By Mary Welch

Medical Science Systems Inc. said its genetic risk-factor test for coronary artery disease was able to identify those with increased risk for developing CAD in a pivotal trial.

"We have the patents on the method of using genes for detecting predisposition to gene variations," said Spencer Allen, the company's chief financial officer. "What this test does is evaluate the association of our genetic factors that regulate the inflammatory process with CAD.

"This genetic factor predicts the increased risk for CAD, even after accounting for other risk factors, such as high cholesterol," Allen said. "In fact, it is more likely to predict the risk than some commonly known predictors, such as high cholesterol."

About 500 patients were evaluated at the Mayo Clinic in Rochester, Minn., and a significant association between variants in the interleukin-1 (IL-1) gene cluster and CAD in patients 60 years or younger was found.
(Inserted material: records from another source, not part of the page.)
**config.mk**
```make
export PLATFORM = sky130hd
export DESIGN_NAME = sine_rom_sequencer
export DESIGN_NICKNAME = d
export VERILOG_FILES = /design/src/rtl/sine_rom_sequencer.sv
export SDC_FILE = /design/constraint.sdc
export NUM_CORES = 1
export LEC_CHECK = 0
export ABC_CLOCK_PERIOD_IN_PS = 2550
export CAP_MARGIN = 20
export CORE_ASPECT_RATIO = 0.6
export CORE_MARGIN = 4
export CORE_UTILIZATION = 49
export CTS_CLUSTER_SIZE = 16
export DETAILED_ROUTE_END_ITERATION = 10
export PLACE_DENSITY = 0.82
export SYNTH_ARGS = -nofsm -noshare
export SYNTH_HDL_FRONTEND = slang
export SYNTH_SLANG_ARGS = --single-unit
export TNS_END_PERCENT = 5
```
**constraint.sdc**
```tcl
create_clock -name clk -period 2.55 [get_ports clk]
set_input_delay 0.3825 -clock clk [delete_from_list [all_inputs] [get_ports clk]]
set_output_delay 0.3825 -clock clk [all_outputs]
set_load 0.01 [all_outputs]
```
**src/rtl/sine_rom_sequencer.sv**
```systemverilog
// Phase-accumulator sequencer that reads a registered sine ROM and streams the
// samples out over a valid/ready interface, in counted bursts or continuously.
module sine_rom_sequencer #(
    parameter int WIDTH   = 32,
    parameter int DEPTH   = 64,
    parameter int PHASE_W = 16,
    parameter int CNT_W   = 16,
    localparam int AW     = $clog2(DEPTH)
) (
    input  logic               clk,
    input  logic               rst_n,
    input  logic               start,
    input  logic               stop,
    input  logic [PHASE_W-1:0] phase_init,
    input  logic [PHASE_W-1:0] step,
    input  logic [CNT_W-1:0]   count,
    output logic               rom_en,
    output logic [AW-1:0]      rom_addr,
    input  logic [WIDTH-1:0]   rom_data,
    output logic               sample_valid,
    input  logic               sample_ready,
    output logic [WIDTH-1:0]   sample_data,
    output logic               sample_last,
    output logic               busy,
    output logic               done,
    output logic [1:0]         dbg_state_o
);

    // Handshake: a sample transfers on any rising edge where sample_valid and
    // sample_ready are both high; sample_valid and sample_data stay stable
    // until that transfer (or until stop/reset discards the sample).

    typedef enum logic [1:0] {
        IDLE  = 2'd0,
        RUN   = 2'd1,
        DRAIN = 2'd2
    } state_t;

    state_t             state_q, state_d;
    logic [PHASE_W-1:0] phase_q, phase_d;
    logic [PHASE_W-1:0] step_q, step_d;
    logic [CNT_W-1:0]   count_q, count_d;
    logic [CNT_W-1:0]   issued_q, issued_d;
    logic               v1_q, v1_d;
    logic               last_q, last_d;
    logic               done_q, done_d;

    logic               handshake;
    logic               issue_is_last;

    assign rom_en        = (state_q == RUN) && (!v1_q || sample_ready);
    assign handshake     = v1_q && sample_ready;
    // count of zero means continuous: no read is ever the final one.
    assign issue_is_last = (count_q != '0) && ((issued_q + CNT_W'(1)) == count_q);

    always_ff @(posedge clk or negedge rst_n) begin
        if (!rst_n) begin
            state_q  <= IDLE;
            phase_q  <= '0;
            step_q   <= '0;
            count_q  <= '0;
            issued_q <= '0;
            v1_q     <= 1'b0;
            last_q   <= 1'b0;
            done_q   <= 1'b0;
        end else begin
            state_q  <= state_d;
            phase_q  <= phase_d;
            step_q   <= step_d;
            count_q  <= count_d;
            issued_q <= issued_d;
            v1_q     <= v1_d;
            last_q   <= last_d;
            done_q   <= done_d;
        end
    end

    always_comb begin
        state_d  = state_q;
        phase_d  = phase_q;
        step_d   = step_q;
        count_d  = count_q;
        issued_d = issued_q;
        v1_d     = v1_q;
        last_d   = last_q;
        done_d   = 1'b0;

        unique case (state_q)
            IDLE: begin
                if (start && !stop) begin
                    state_d  = RUN;
                    phase_d  = phase_init;
                    step_d   = step;
                    count_d  = count;
                    issued_d = '0;
                    v1_d     = 1'b0;
                    last_d   = 1'b0;
                end
            end
            RUN: begin
                if (stop) begin
                    state_d = IDLE;
                    v1_d    = 1'b0;
                    last_d  = 1'b0;
                end else if (rom_en) begin
                    // A read refills the output stage, so v1 stays set even if
                    // the previous sample is being accepted this same cycle.
                    phase_d  = phase_q + step_q;
                    issued_d = issued_q + CNT_W'(1);
                    v1_d     = 1'b1;
                    if (issue_is_last) begin
                        state_d = DRAIN;
                        last_d  = 1'b1;
                    end
                end else if (handshake) begin
                    v1_d = 1'b0;
                end
            end
            DRAIN: begin
                if (stop) begin
                    state_d = IDLE;
                    v1_d    = 1'b0;
                    last_d  = 1'b0;
                end else if (handshake) begin
                    state_d = IDLE;
                    v1_d    = 1'b0;
                    last_d  = 1'b0;
                    done_d  = 1'b1;
                end
            end
            default: begin
                state_d = IDLE;
                v1_d    = 1'b0;
                last_d  = 1'b0;
            end
        endcase
    end

    assign rom_addr     = phase_q[PHASE_W-1 -: AW];
    assign sample_valid = v1_q;
    assign sample_data  = rom_data;
    assign sample_last  = v1_q && last_q;
    assign busy         = (state_q != IDLE);
    assign done         = done_q;
    assign dbg_state_o  = state_q;

endmodule

```
# Yosys cells after proc, flatten, opt, wreduce, memory -nomap -nowiden
# Cells that the tools add are included.
[totals] regBits=69 input_bits=85 output_inout_bits=45 elab_cells=64
[op_classes] n_addsub=2 n_eq_ne=9 muxes=30 reduce_logical=15
[op_table] cell="16-bit two-way mux" n=6
[op_table] cell="16-bit one-hot mux with 2 select lines" n=2
[op_table] cell="16-bit by 1-bit adder with 16-bit output (second input constant)" n=1
[op_table] cell="16-bit adder" n=1
[op_table] cell="16-bit equality test" n=1
[op_table] cell="16-bit nonzero test" n=1
[op_table] cell="1-bit two-way mux" n=13
[op_table] cell="2-bit two-way mux" n=6
[op_table] cell="3-bit != test (second input constant)" n=3
[op_table] cell="4-bit AND reduction" n=2
[op_table] cell="2-bit != test (second input constant)" n=3
[op_table] cell="1-bit one-hot mux with 3 select lines" n=2
[op_table] cell="2-bit one-hot mux with 3 select lines" n=1
[op_table] cell="1-bit logical AND" n=5
[op_table] cell="2-bit nonzero test" n=2
[op_table] cell="2-bit by 1-bit equality test with 1-bit output (second input constant)" n=1
[op_table] cell="2-bit equality test (second input constant)" n=1
[op_table] cell="1-bit zero test" n=2
[op_table] cell="2-bit zero test" n=1
[op_table] cell="2-bit AND reduction" n=1
[op_table] cell="1-bit logical OR" n=1

# Depth between registers and ports, before layout
[logic_depth] ltp_word=7 mapped_depth=10 ltp_nobuf=10

# Least setup slack after synthesis
# No wires, ideal clock.
[synth_timing] path_kind="flip-flop to flip-flop" from="reg issued_q[0]" to="reg state_q[0] (netlist: dbg_state_o[0])" setup_time_ns=0.079 arrival_ns=2.202 required_time_ns=2.471 path_slack_ns=0.269 path_stages_with_launch=8 n_path_buf=0 synth_period_minus_slack_ns=2.281 path_cell_list="dfrtp_1 > ha_1 > nand3_4 > or4_4 > xnor2_1 > nand4_1 > o41ai_2 > mux2i_1"
[synth_via] elab_chain_cells=5
[synth_lines] element="from (decl)" line="43" source="logic [CNT_W-1:0] issued_q, issued_d;"
[synth_lines] element="from (signal assigned)" line="71" source="issued_q <= issued_d;"
[synth_lines] element="16-bit by 1-bit adder with 16-bit output" line="54" source="assign issue_is_last = (count_q != '0) && ((issued_q + CNT_W'(1)) == count_q);"
[synth_lines] element="16-bit equality test" line="54"
[synth_lines] element="1-bit logical AND" line="54"
[synth_lines] element="3-bit != test (no source line)"
[synth_lines] element="4-bit AND reduction (no source line)"
[synth_lines] element="to (signal assigned)" line="67" source="state_q <= state_d;"
[synth_lines] element="to (decl)" line="39" source="state_t state_q, state_d;"
# Every way passes these cells.
# A chain may end at the register's enable or synchronous reset.

# Worst setup path after layout
# Ends and elaborated chain as after synthesis.

==> out/metrics.csv <==
metric,value,unit
leakage,2.28,nW
CTS tree,yes,
Setup Buffers After CTS,0,
crit path to,dbg_state_o[0],
Mapped Cells,486,
vias per inst,5.60,
Initial Utilization,50.3,%
Final Hold Viols,0,
ys async rst share,100,%
crit path launch type,flop,
die extent in y,83.1,um
chip width,133,um
R2R cell count,7,
total track usage,20.7,%
Hold WS,0.0309,ns
Core ar.,9160,sq um
Tightest Hold Check Type,input pin to asynchronous set/reset pin,
CP startpoint,issued_q[0],
Area Overhead vs Synth,18.8,%
headroom to the max-slew limit,68.9,%
outcome,"finished, final reports clean",
DRC Markers,0,
Hold Buf Count CTS,0,
synthesized cell area,4600,sq um
num rows,27,
clock transition at the registers of the reported paths,0.06,ns
number of flops mapped to enable cells by yosys,0,
Placer Congestion,0.988,
layout cell share with drive strength beyond 1,16.1,%
drt pass-1 iters,5,
CTS sink cnt,69,
RSZ-0062 raised after global routing,true,
post-route antenna net violation count,0,
Synth cell types,59,
post-layout util,59.7,%
total grt overflow,0,
crit-path cells,ha_2 > nand3_4 > or4_4 > xnor2_1 > nand4_1 > o41ai_2 > mux2i_1,
final wirelength,11000,um
first-pass GRT wire length,18300,um
DRT iter0 DRCs,420,
Nets,623,
DP HPWL,8170,um
Top Ports,130,
Skew-Pair Late Insertion Delay,0.34,ns
fin crit share,96.2,%
ANT cells,0,
minimum clock period,2.45,ns
crit end category,flop,
launching point of the worst reg2reg path,issued_q[0],
PortBufs,65,
Max Slew Vio Count,0,
Routed WL per cell,16.8,um
initial antenna violation count,0,
total die area,11100,sq um
Synth Flop Type,dfrtp_1,
clock root buffer,clkbuf_16,
Synth Register Bits,69,
crit-path max cell delay,0.55,ns
Required @ worst endpoint,2.81,ns
R2R setup slack,0.1,ns
Syn. warnings,0,
pwr/cell area,1240,nW/um^2
Setup Skew,0.00396,ns
TNS Setup,0,ns
crit path DAT,2.71,ns
Mean Syn Cell Area,9.47,sq um
DR vias,3657,
Worst Tran Pin Value,0.461,ns
crit path max-delay cell type,or4_4,
vias in the first global route,3585,
max_cap viols,0,
syn nets,591,
number of CTS-inserted buffers,9,
fillers,786,
largest net degree at the start of global routing,70,
Final setup viols,0,
sequential-to-total area share from yosys stat,37.5,%
H-tree depth,3,
Reg2Reg Capture Point,dbg_state_o[0],
kind of critical path,flop to flop,
clock buffer depth,2,
Max Freq,0.408,GHz
Crit Path Max Fanout,9,
Final Total Pwr,6.80,mW
maximum vdd ir drop,0.530,mV
layout make-up:
class                      count  area, sq um  area share (%)
multi-input combinational    345         2440            44.6
sequential                    69         1730            31.6
timing repair buffer          81          791            14.5
clock buffer                   9          225            4.12
tap                          130          163            2.98
clock inverter                 7         75.1            1.37
inverter                      12         46.3           0.847
state kept, by name, indices dropped and copies added, names as in the netlist:
signal	flops
issued_q	16
last_q	1
phase_q	16
sample_valid	1
count_q	16
done	1
dbg_state_o	2
step_q	16
per-stage QoR:
step | instance area [sq um] | setup slack, ns | std cells
global placement | 5140 | 0.0898 | 637
detailed placement | 5140 | -0.0302 | 637
floorplan | 4600 | 0.269 | 486
global route | 5470 | -0.0222 | 653
finish | 5470 | 0.0964 | 653
CTS | 5440 | 0.00198 | 653
cells in the final DEF (no fill, tap or decap), types with 3 or more instances in the layout:
cell type,instances
a21o_1,3
a21oi_1,20
a31oi_1,6
and3_1,5
buf_4,14
clkbuf_16,9
clkdlybuf4s50_1,64
clkinvlp_4,3
dfrtp_1,68
ha_1,18
inv_1,11
mux2_2,33
mux2i_1,13
nand2_1,53
nand3_1,10
nand4_1,8
nor2_1,30
nor2b_1,4
nor3_1,12
nor4_1,5
o211ai_1,4
o21a_1,8
o21ai_0,31
o31ai_1,7
o41ai_1,3
or3_1,3
xnor2_1,21
xor2_1,9
critical path: cells and delay by family, from the launching register on:
family | cells | cell delay [ns]
AND/OR/NAND/NOR | 3 | 0.89
flip-flops | 1 | 0.41
AO/OA/AOI/OAI | 1 | 0.38
adder cells (fa/ha/maj) | 1 | 0.26
multiplexers | 1 | 0.24
XOR/XNOR | 1 | 0.19
per-layer routing:
| metal | wire length (um) | vias up | track usage (%) |
|---|---|---|---|
| met5 | 0 | - | 0 |
| met4 | 146 | 0 | 7.00 |
| met3 | 873 | 17 | 6.66 |
| met2 | 4430 | 149 | 27.5 |
| met1 | 5550 | 1736 | 31.2 |
| li1 | - | 1755 | - |
logic make-up (layout without fill, tap and decap cells):
group | after synthesis | count (layout) | synth area share, %
multiplexers | 46 | 46 | 10.9
buffers and inverters | 72 | 109 | 10.0
adder cells (fa/ha/maj) | 21 | 21 | 5.82
AND/OR/NAND/NOR | 151 | 151 | 16.6
XOR/XNOR | 30 | 30 | 5.71
flip-flops | 69 | 69 | 37.5
AO/OA/AOI/OAI | 97 | 97 | 13.5
power by group:
group / internal, mW / switching [mW]
logic: 1.70 / 1.88
clock network: 0.759 / 0.495
registers: 1.53 / 0.431
cells in the mapped netlist (4+ instances only):
master	n	share of area (%)
buf_4	40	6.5
nand3_1	10	1.1
a21oi_1	20	2.2
xnor2_1	21	4.0
xor2_1	9	1.7
inv_1	11	0.90
o21ai_0	31	3.4
ha_1	19	5.2
a31oi_1	7	0.95
nor2_1	31	2.5
dfrtp_1	69	38
mux2_2	33	8.1
nor2b_1	4	0.54
o31ai_1	7	1.1
clkbuf_1	13	1.1
nor4_1	5	0.68
nand2_1	53	4.3
buf_6	4	0.98
o211ai_1	4	0.65
and3_1	5	0.68
nand4_1	8	1.1
o21a_1	8	1.3
mux2i_1	13	2.8
nor3_1	12	1.3
how the worst min path moves through the flow:
| stage | startpoint | cells after the start | endpoint |
|---|---|---|---|
| after global routing | rst_n | 2 | done |
| after CTS | rst_n | 2 | done |
| final | rst_n | 2 | done |
| after detailed placement | rst_n | 2 | done |
| after global placement | rst_n | 2 | done |
| after floorplan | rst_n | 0 | count_q[0] |
timing repair:
item / CTS / global route
endpoints found under the setup margin: 2 / 6
gates resized for setup: 2 / 6
pin swaps: 0 / 3
(Power assumes the default switching activity.)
Although there are well known predictors for CAD, such as hypertension and smoking, more than half of all first heart attack patients did not have known major risk factors. In recent years, investigators have determined that inflammation in the coronary arteries may explain which patients with atherosclerosis, or the progressive blockage of arteries, actually have a heart attack or stroke. When atherosclerosis occurs in the arteries that supply blood to the heart, the disease is known as CAD. A number of chemical factors participate in the inflammatory response, with one of the most potent being IL-1.

The company foresees this genetic test becoming part of a routine medical examination.

"I think eventually it will become a standard of care, especially for those in the risk zones once they hit 40," Allen said. "I think it will become immediately used by physicians treating people in the gray zone. People who have elevated cholesterol levels but not high enough to immediately warrant controlling drugs. If this test is given, it may help determine if a person gets treated sooner."

The genetic marker involves a finger-sticking blood test, with the drops sent to Medical Science's (MSSI) laboratories in San Antonio. "It comes back a simple yes or no," Allen said. "Yes, you have a risk; no, you don't."

The test should cost in the low $200s, he said.

Since the test's results are not analyzed in the doctor's office, FDA regulations do not apply, Allen said.

"There are no regulatory approvals we have to get," he said. "That's why we did such a large pivotal trial, so that we would have enough data to present findings for them to evaluate. We published the results of the trials in professional magazines and essentially let the peer review of the data determine whether or not it is valid."

The company, founded in 1986, is in early-stage negotiations with a potential partner to take the test to market. MSSI will not market it solo.

The company is conducting additional trials at the University of North Carolina at Chapel Hill. In addition to this test, MSSI is developing tests for asthma, osteoporosis, diabetic retinopathy, meningitis/sepsis and pulmonary fibrosis. MSSI already has launched the PST, a test predictive of risk for periodontal disease. (See BioWorld Today, Feb. 24, 1998, p. 1.)

MSSI's stock (NASDAQ:MSSI) closed Monday at $2.687, up 6.25 cents per share.